There have been many stories of Raven being a messenger of some sort. In the Christian-Judeo communities, it was labeled “ill-fated” for bringing messages or omens of impending death. However, in the Bible (Genesis, Chapter 8: 6-13 of the Old Testament), Noah sends out two birds (one being a Raven) to scout the Earth for dry land. Although it didn’t return, it certainly didn’t bring back bad news. In Greek mythology, the Raven was turned black for bringing a God bad news!
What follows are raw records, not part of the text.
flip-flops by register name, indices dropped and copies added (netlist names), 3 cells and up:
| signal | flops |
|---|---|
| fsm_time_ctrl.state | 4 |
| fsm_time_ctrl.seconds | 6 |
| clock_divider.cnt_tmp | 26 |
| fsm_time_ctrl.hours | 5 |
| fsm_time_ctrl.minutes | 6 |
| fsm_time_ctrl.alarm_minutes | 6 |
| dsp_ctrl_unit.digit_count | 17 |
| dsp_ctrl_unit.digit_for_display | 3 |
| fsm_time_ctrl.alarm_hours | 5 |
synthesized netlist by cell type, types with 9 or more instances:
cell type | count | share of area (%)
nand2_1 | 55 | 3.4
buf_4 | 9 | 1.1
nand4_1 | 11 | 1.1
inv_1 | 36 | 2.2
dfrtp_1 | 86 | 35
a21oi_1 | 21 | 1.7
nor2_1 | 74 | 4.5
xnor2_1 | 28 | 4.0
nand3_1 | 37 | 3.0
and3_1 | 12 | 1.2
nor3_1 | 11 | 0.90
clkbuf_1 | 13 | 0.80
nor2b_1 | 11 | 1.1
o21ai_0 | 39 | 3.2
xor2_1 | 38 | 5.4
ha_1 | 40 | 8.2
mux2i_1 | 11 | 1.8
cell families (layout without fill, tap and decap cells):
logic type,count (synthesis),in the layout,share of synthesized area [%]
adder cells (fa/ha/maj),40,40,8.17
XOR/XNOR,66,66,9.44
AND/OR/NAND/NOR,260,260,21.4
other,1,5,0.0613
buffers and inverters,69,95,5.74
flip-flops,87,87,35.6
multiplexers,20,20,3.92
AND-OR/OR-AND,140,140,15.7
--- design/flow/run.sh ---
#!/bin/bash
# OpenROAD 26Q1-2900-gdf79404cd8, Yosys 0.63+post, stock flow scripts
make -C /OpenROAD-flow-scripts/flow DESIGN_CONFIG=/design/flow/config.mk WORK_HOME=/design/flow/orfs finish
--- design/flow/config.mk ---
export PLATFORM = sky130hd
export DESIGN_NAME = fifo
export DESIGN_NICKNAME = fifo
export VERILOG_FILES = /design/flow/design.v
export SDC_FILE = /design/flow/constraint.sdc
export NUM_CORES = 4
export LEC_CHECK = 1
export CORE_UTILIZATION = 30
export SYNTH_HDL_FRONTEND = slang
--- design/flow/constraint.sdc ---
current_design fifo

set clk_period 9.7
set clk_io_pct 0.2

create_clock -name clk0 -period $clk_period [get_ports {clk}]

set non_clock_inputs [all_inputs -no_clocks]
set_input_delay [expr $clk_period * $clk_io_pct] -clock clk0 $non_clock_inputs
set_output_delay [expr $clk_period * $clk_io_pct] -clock clk0 [all_outputs]
## flow/design.v

```verilog
module circular_buffer #(
    parameter type T = logic [31:0],
    parameter DEPTH = 8
) (
    input logic  clk, 
    input logic  reset, 
    input logic  write_en,
    input T      write_data,
    input logic  read_en, 
    output T     read_data,
    output logic full,
    output logic empty
);
localparam int PW = $clog2(DEPTH);
logic [PW-1:0] wr_ptr;
logic [PW-1:0] rd_ptr;
logic [PW:0] count;  
T mem [0:DEPTH-1];  
assign full = (count == DEPTH);
assign empty = (count == 0);
always_ff @(posedge clk) begin 
    if(reset) begin 
        wr_ptr <= '0; 
    end 
    else begin
        if(write_en) begin 
            mem[wr_ptr] <= write_data;
            wr_ptr <= (wr_ptr == (DEPTH-1)) ? '0 : wr_ptr + 1'b1;
        end 
    end 
end 
always_ff @(posedge clk) begin 
    if(reset) begin 
        rd_ptr <= '0; 
        read_data <= '0;
    end 
    else begin
        if(read_en && ~empty) begin 
            read_data <= mem[rd_ptr];
            rd_ptr <= (rd_ptr == (DEPTH-1)) ? '0 : rd_ptr + 1'b1;
        end 
        else begin 
            if(write_en && full) begin 
                rd_ptr <= (rd_ptr == (DEPTH-1)) ? '0 : rd_ptr + 1'b1;
            end 
        end
    end 
end 
logic read;
logic write;
logic write_full;
always_comb begin 
    read = read_en && ~empty;
    write = write_en && (~full || read);
    write_full = write_en && full && ~read;
end 
always_ff @(posedge clk) begin 
    if(reset) begin 
        count <= '0;
    end 
    else begin 
        case ({write, read})
        2'b00: count <= count;
        2'b01: count <= count - 1'b1;
        2'b10: count <= write_full ? count : count + 1'b1;
        2'b11: count <= count;
        default: count <= count;
        endcase 
    end 
end 
endmodule 
```

## flow/run.sh

```bash
#!/bin/bash
# OpenROAD 26Q1-2900-gdf79404cd8, Yosys 0.63+post, stock flow scripts
make -C /OpenROAD-flow-scripts/flow DESIGN_CONFIG=/design/flow/config.mk WORK_HOME=/design/flow/orfs finish
```

## flow/config.mk

```make
export PLATFORM = sky130hd
export DESIGN_NAME = circular_buffer
export DESIGN_NICKNAME = circular_buffer
export VERILOG_FILES = /design/flow/design.v
export SDC_FILE = /design/flow/constraint.sdc
export NUM_CORES = 4
export LEC_CHECK = 1
export CORE_UTILIZATION = 40
export SYNTH_HDL_FRONTEND = slang
```

## flow/constraint.sdc

```tcl
current_design circular_buffer

set clk_period 5.9
set clk_io_pct 0.2

create_clock -name clk0 -period $clk_period [get_ports {clk}]

set non_clock_inputs [all_inputs -no_clocks]
set_input_delay [expr $clk_period * $clk_io_pct] -clock clk0 $non_clock_inputs
set_output_delay [expr $clk_period * $clk_io_pct] -clock clk0 [all_outputs]
```

==> writeup.txt <==
The run finished with clean final reports. The finished cells cover 13,600 sq um. The main area contributors are sky130_fd_sc_hd__edfxtp_1, sky130_fd_sc_hd__mux4_2, sky130_fd_sc_hd__dfxtp_1. Number of setup violations in the final report: 0. STA classifies the critical path startpoint as an input port. The core region is 27,800 sq um. Looking at hold timing, the worst path starts from read_data[1]. The average instance in the mapped netlist occupies 20.2 sq um. Setup repair after global routing left no endpoint under its margin.

The chip area line in the Yosys stat output reads 11,300 sq um. Between the synthesized netlist and the finished layout, the area growth was recorded as 20.4%. Number of pins exceeding their max-slew limit in the final report: 0. Area of the mapped netlist: 11,300 sq um. The pin closest to its max-slew limit shows a slew of 0.912 ns. The most area-hungry cell type in the Yosys netlist was sky130_fd_sc_hd__edfxtp_1. The count of final hold-check violations was 0; the residual overflow from global routing was 0. The number of distinct library cell variants in the gate-level netlist after synthesis was 41. The global placer's final weighted congestion came out at 0.792. The fraction of power consumed by sequential logic was 44.4%. Number of top-level pins: 70. Per the CTS log, the root buffer master is sky130_fd_sc_hd__clkbuf_16. For the global-route usage over all layers, the log shows 17.7%. The die extent in y was 170 um. In the power breakdown, the internal column shows 4.37 mW. The yosys cell count came out at 558. The post-detailed-placement half-perimeter wirelength is 11,500 um.

TritonCTS built the clock tree. The tools report the total of warnings raised by yosys as 0. The power report shows net switching accounting for 24.9% of the total. Initial core utilization: 40.6%.

After technology mapping, the gate count stands at 558. The required time reported for the critical path endpoint was 6.33 ns. After detailed routing, the number of remaining DRC violations is 0. The tools report the count of hold buffers inserted by post-cts repair as 0. Worst hold-check path type: flip-flop to flip-flop. The tools report the startpoint of the worst setup timing path as read_en.

As logged by OpenROAD, the buffers inserted on ports number 69. The floorplan has 61 rows. Across the VDD grid, the largest voltage drop is 235 uV. In the log, the iteration count for the first detailed-route pass is 4. The worst flop-to-flop path startpoint is count[0].

The portion of the clock cycle consumed by the worst path in the final layout works out to 57.0%. The wire length of the first global-routing pass is 34,500 um. The critical path is of the input port to flip-flop type. For the depth of the CTS H-tree, the log shows 1. The total clock buffers created by CTS was 30.

Post-CTS timing repair inserted 0 buffers for setup. With the fraction of registers with async set/reset at 0%, the total negative setup slack is 0 ns. The post-route core utilization came out at 48.9%. No sink is reached through more buffers than the 3 on the longest clock path.

The total of max-cap violations came out at 0. In this run, the number of DRC markers left after iteration 0 of detailed routing was 242. The skew report gives the latency at the later pin of the worst-skew pair as 0.56 ns. The leakage power in the latest report is 4.31 nW. The count of warning messages emitted by the tools works out to 25.

The share of total power in combinational logic came out at 18.7%. For this run, the detailed router reports a per-instance via density of 5.36. Based on the critical path, the design can be clocked at up to 297 MHz. Per report_power, the clock group accounts for 36.9% of the total.

The final timing report derives a shortest allowable period of 3.37 ns. With the die span in x at 170 um, the switching power is 1.45 mW. STA classifies the critical path endpoint as a flip-flop. Per the detail_route report, routed wire per instance is 21.4 um.

The routed design has 22,300 um of wire. On the worst setup and hold paths after CTS, the clock-pin slew comes to 0.07 ns. The initial antenna violation count is 0. The logs give 10,900 um for the met2 layer wire length in the routed design and 5,604 for the vias after detailed routing.

The final antenna-violating net count came out at 0. The top cell type by area accounts for 68.2% of the synthesized area. Per the slew report, the remaining headroom to the max-slew limit stands at 39.2%. The run gives 0 for the number of gates given a new drive strength after cts.

The via count of the first global-routing pass was 6,114. Yosys reported a register bit count of 298. The number of enable-type register cells in the synthesized netlist came out at 256. The die outline area is 28,900 sq um. After detailed routing, no signal wire sits above met4. The fraction of layout cells with a size suffix above 1 was 26.6%. The most popular library cell in the synthesized design by count is sky130_fd_sc_hd__edfxtp_1. The logs give 3.80 ns for the critical path arrival and 12,400 sq um for the instance area at placement. The total power per unit cell area was 428 nW/um^2; the sum of routed wire segments on met1 was 7760 um. The tools report the final worst clock skew as 0.0187 ns. Counting every sink on the clock net gives 298. Sorting the synthesized cells by how often they occur yields sky130_fd_sc_hd__edfxtp_1, sky130_fd_sc_hd__mux4_2, sky130_fd_sc_hd__nor2_1. The critical path maximum fanout is 35.

In the Yosys report, the sequential cells make up 75.7% of the chip area. The logs give 3210 um for the sum of met3 wire segment lengths after detailed routing and 51 for the largest net degree at the start of global routing. Per the synth stats, the flop cell with the highest instance count is sky130_fd_sc_hd__edfxtp_1.
worst paths after layout:
kind                        to  cells past startpoint  slack [ns]
hold reg to reg   read_data[1]                      2        0.50
setup reg to reg      count[3]                     10        3.00
setup / recovery      count[3]                     11        2.53
hold / removal    read_data[1]                      2        0.50
flip-flops by register name (all words and copies together), names as in the netlist:
register and cells:
rd_ptr 3, mem 256, read_data 32, wr_ptr 3
count 4
power by group through the flow:
stage     combinational (mW)  clock, mW  sequential, mW
6_report                1.09       2.14            2.58
5_1_grt                 1.20       2.27            2.61
4_1_cts                 1.11       2.18            2.59
cell families after synthesis:
group                      share of synthesized area (%)
DFF                                                 75.7
and+or+nand+nor                                     5.72
muxes                                               13.1
AOI/OAI and AO/OA                                   2.71
buffers and inverters                               1.65
adders and majority gates                          0.955
xor gates and xnor gates                           0.155
cells in the final DEF, fill, tap and decap left out, types with 2 or more instances in the layout:
cell type / synthesis / routed
sky130_fd_sc_hd__ha_1: 7 / 7
sky130_fd_sc_hd__nand2_1: 6 / 6
sky130_fd_sc_hd__clkbuf_16: 0 / 30
sky130_fd_sc_hd__xnor2_1: 2 / 2
sky130_fd_sc_hd__edfxtp_1: 256 / 256
sky130_fd_sc_hd__clkinv_2: 0 / 7
sky130_fd_sc_hd__clkinvlp_4: 0 / 3
sky130_fd_sc_hd__nand3_1: 2 / 2
sky130_fd_sc_hd__nor3_1: 4 / 4
sky130_fd_sc_hd__dfxtp_1: 42 / 40
sky130_fd_sc_hd__mux2i_1: 4 / 4
sky130_fd_sc_hd__clkbuf_8: 0 / 2
sky130_fd_sc_hd__a21oi_1: 4 / 4
sky130_fd_sc_hd__buf_4: 10 / 13
sky130_fd_sc_hd__nor2_4: 0 / 6
sky130_fd_sc_hd__mux4_2: 64 / 64
sky130_fd_sc_hd__nor4_2: 0 / 2
sky130_fd_sc_hd__nor2_1: 47 / 41
sky130_fd_sc_hd__o22ai_1: 32 / 32
sky130_fd_sc_hd__clkdlybuf4s50_1: 0 / 68
sky130_fd_sc_hd__bufinv_16: 0 / 9
sky130_fd_sc_hd__nand3b_1: 2 / 2
sky130_fd_sc_hd__nor3_2: 29 / 29
sky130_fd_sc_hd__inv_1: 3 / 3
sky130_fd_sc_hd__nand2b_1: 2 / 2
per-layer routing:
| layer | track usage, % | vias to the layer above |
|---|---|---|
| met5 | 0 | - |
| met2 | 26.7 | 338 |
| met1 | 22.0 | 2776 |
| met4 | 3.29 | 0 |
| met3 | 12.3 | 34 |
| li1 | - | 2456 |
cell type report:
type / instances / area [sq um]
Inverter: 4 / 15.0
Tap cell: 378 / 473
Clock buffer: 33 / 782
Clock inverter: 23 / 368
Timing Repair Buffer: 82 / 783
Fill cell: 2215 / 14200
Multi-Input combinational cell: 226 / 2620
Sequential cell: 298 / 8530
Antenna cell: 1 / 2.50
stage by stage:
stage / power (mW) / setup slack, ns / instances / hold slack (ns)
after floorplan: 3.35 / 0.863 / 558 / 0.446
after global placement: 3.71 / 2.12 / 988 / 0.492
after detailed placement: 3.73 / 1.99 / 988 / 0.490
after CTS: 5.88 / 2.54 / 1044 / 0.506
after global routing: 6.08 / 2.36 / 1044 / 0.528
final: 5.82 / 2.53 / 1045 / 0.498
critical path, stage by stage:
cell	delay, ns
sky130_fd_sc_hd__clkdlybuf4s50_1	0.51
sky130_fd_sc_hd__o41a_2	0.15
sky130_fd_sc_hd__buf_4	0.48
sky130_fd_sc_hd__inv_2	0.05
sky130_fd_sc_hd__ha_1	0.28
sky130_fd_sc_hd__inv_1	0.15
sky130_fd_sc_hd__ha_1	0.29
sky130_fd_sc_hd__a21oi_1	0.26
sky130_fd_sc_hd__a2111oi_0	0.15
sky130_fd_sc_hd__o21ai_0	0.23
sky130_fd_sc_hd__nand2_1	0.07
No activity file was given, so power comes from the tool's default toggle rates.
In some indigenous societies, such as the Tibetans and Native Americans, it is considered an auspicious symbol of the sun. It is revered for its unorthodox, but potent, magic and medicine for illuminating Truth. However, there are also some who punished Raven for its deceitful ways. There was one Sioux story of a white raven that warned a group of buffaloes about approaching hunters. As a result, the hunters cast the white raven into a fire to give it its current black color. In Aboriginal mythology, Raven tried to steal fire from the Pleiades (Seven Sisters) and was also charred black. Seems to me like the Raven kept getting burned for prying too much – might be a lesson in itself!
Either way, the blackness of the Raven is typically associated with darkness, evil, the unknown, shadows, or negativity. However, we must remember that, although the darkness is a realm we fear, we should not as it is where creation starts, light begins, and matter formed. Being comfortable with both light and dark, the Raven is able to bring messages from the darkest realms, straight into light.
If a Raven has come to you, do not fear. Sometimes it is helping you to prepare yourself for what may come. Although it is known as a messenger of Death, it is certainly not the cause of it.